Resolved shear stress intensity coefficient and fatigue crack growth in large crystals

Abstract

Fatigue crack growth is caused primarily by shear decohesion due to dislocation motion in the crack tip region. The resolved shear stress, which drives dislocation in a crystal, is strongly orientation dependent, and therefore, the cyclic plastic deformation of the shear decohesion process is highly anisotropic. The crack planes are often inclined to the loading axis both in the inplane orientation and in the thickness direction. This inclination induces all three modes of the crack tip stress field, K I , K II , and K III . Fatigue crack growth in large-grain Al 7029 aluminum alloy was studied. The crack tip stress fields of the test specimens are calculated with the finite element method.
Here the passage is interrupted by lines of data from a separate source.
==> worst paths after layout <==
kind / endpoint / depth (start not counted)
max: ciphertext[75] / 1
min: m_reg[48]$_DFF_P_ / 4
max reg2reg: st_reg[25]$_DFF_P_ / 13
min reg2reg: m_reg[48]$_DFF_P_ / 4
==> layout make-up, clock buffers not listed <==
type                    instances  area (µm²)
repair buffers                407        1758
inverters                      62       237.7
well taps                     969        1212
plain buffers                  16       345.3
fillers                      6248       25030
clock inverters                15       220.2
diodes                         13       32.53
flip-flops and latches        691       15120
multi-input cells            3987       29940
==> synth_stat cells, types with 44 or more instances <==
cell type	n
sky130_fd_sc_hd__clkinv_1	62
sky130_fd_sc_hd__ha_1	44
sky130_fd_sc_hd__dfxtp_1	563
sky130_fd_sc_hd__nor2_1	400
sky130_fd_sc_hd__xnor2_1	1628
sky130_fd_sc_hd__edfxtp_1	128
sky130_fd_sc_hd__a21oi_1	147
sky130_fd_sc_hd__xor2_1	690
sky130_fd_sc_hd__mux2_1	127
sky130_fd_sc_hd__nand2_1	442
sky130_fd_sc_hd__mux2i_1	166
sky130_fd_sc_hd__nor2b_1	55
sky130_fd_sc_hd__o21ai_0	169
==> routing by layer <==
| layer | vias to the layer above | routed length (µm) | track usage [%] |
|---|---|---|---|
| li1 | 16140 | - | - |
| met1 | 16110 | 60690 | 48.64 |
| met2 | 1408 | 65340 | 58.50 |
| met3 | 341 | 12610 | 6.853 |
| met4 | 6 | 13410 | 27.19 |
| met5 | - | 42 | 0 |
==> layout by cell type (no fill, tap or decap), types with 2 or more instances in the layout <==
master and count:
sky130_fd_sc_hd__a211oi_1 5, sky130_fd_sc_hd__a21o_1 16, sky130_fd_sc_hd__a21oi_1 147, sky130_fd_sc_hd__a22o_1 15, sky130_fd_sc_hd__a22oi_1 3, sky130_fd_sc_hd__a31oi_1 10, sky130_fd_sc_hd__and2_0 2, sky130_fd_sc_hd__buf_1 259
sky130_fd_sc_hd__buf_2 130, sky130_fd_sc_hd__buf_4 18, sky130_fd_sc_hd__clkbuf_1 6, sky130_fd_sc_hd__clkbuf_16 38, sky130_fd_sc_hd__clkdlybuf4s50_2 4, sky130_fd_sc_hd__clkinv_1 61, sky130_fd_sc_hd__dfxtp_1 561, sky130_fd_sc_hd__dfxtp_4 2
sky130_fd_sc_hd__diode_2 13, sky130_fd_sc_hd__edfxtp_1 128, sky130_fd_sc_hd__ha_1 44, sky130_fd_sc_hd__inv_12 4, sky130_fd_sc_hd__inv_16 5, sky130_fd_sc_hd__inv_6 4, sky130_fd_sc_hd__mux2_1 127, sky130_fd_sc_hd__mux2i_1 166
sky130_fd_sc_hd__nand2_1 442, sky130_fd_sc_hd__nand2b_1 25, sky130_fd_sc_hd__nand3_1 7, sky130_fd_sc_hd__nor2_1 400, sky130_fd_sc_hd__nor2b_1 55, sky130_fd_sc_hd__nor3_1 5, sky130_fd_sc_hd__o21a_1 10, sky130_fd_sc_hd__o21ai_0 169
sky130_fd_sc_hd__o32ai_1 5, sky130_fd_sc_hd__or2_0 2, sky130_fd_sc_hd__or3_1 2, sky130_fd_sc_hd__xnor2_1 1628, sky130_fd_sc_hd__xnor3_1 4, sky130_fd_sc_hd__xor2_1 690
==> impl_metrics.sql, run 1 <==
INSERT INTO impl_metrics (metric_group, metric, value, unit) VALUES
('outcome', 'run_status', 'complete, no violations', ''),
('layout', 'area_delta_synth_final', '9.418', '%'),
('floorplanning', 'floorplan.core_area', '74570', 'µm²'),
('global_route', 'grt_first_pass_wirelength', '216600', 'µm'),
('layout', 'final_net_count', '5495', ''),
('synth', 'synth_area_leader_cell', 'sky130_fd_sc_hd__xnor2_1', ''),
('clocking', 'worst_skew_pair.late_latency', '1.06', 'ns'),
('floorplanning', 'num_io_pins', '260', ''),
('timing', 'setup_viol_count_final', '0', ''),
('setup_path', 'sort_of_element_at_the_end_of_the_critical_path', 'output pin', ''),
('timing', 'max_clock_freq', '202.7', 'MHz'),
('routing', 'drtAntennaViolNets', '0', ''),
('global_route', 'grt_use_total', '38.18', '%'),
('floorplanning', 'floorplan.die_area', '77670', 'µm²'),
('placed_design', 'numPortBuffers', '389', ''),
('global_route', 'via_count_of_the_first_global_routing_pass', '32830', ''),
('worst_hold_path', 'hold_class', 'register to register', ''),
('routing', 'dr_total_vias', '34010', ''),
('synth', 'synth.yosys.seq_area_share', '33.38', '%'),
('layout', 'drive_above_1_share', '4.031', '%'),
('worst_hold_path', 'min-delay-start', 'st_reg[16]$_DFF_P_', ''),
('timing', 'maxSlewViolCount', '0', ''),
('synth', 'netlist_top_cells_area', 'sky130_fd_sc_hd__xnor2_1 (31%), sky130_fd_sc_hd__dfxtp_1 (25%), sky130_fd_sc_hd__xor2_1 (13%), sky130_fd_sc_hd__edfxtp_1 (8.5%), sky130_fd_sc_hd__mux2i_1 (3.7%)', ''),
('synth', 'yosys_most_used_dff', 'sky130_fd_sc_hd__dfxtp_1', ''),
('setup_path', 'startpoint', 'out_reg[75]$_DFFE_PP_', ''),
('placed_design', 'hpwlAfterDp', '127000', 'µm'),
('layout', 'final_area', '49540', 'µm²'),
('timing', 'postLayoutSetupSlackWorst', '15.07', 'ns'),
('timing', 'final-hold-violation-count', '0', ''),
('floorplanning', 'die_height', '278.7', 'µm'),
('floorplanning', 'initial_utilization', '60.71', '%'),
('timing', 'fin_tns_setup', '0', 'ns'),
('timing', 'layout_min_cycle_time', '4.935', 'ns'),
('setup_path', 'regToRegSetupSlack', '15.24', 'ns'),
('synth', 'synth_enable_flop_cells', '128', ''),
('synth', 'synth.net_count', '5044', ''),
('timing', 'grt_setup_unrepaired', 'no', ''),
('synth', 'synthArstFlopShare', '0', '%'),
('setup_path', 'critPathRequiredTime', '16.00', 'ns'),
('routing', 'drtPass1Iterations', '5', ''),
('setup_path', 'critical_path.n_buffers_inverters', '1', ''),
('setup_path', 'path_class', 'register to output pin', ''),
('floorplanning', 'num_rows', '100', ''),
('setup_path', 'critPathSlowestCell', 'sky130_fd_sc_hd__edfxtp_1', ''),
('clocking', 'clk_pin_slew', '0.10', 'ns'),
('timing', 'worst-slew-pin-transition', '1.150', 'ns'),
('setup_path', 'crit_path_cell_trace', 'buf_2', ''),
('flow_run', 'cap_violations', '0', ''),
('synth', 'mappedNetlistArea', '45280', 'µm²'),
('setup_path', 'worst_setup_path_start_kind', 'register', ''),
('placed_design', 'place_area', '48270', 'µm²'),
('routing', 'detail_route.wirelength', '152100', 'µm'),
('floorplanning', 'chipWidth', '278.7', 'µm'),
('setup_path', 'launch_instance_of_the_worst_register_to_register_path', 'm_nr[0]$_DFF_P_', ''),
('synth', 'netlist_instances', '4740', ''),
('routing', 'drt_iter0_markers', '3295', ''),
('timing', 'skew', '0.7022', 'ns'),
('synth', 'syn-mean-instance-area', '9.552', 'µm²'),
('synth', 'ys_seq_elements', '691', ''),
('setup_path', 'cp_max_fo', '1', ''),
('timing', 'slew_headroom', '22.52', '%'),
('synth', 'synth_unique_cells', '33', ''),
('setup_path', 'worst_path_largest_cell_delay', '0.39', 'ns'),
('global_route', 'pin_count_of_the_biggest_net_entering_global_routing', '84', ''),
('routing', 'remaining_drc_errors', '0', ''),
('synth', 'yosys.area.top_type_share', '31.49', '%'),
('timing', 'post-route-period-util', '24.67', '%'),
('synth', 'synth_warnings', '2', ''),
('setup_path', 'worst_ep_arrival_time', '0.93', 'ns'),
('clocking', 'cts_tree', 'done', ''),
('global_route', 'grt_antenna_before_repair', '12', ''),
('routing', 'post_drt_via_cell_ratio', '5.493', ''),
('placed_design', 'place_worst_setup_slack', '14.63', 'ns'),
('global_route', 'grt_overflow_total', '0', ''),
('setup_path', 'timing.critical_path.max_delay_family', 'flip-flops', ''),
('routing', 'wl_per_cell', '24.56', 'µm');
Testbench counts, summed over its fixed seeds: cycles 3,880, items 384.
The values of K I , K II , and K III are evaluated. The orientation of the crystal at a crack tip was determined with the Laue X-ray method. The crystal orientation and the calculated crack tip stress fields are used to compute the resolved shear stress intensity of each of the twelve slip systems of the crystal at the crack tip. The resolved shear stress field of a slip system is linearly proportional to the resolved shear stress intensity coefficient, RSSIC. The values of RSSIC thus evaluated are used to analyze the orientations of the crack plane and to correlate with the shear fatigue crack growth rate.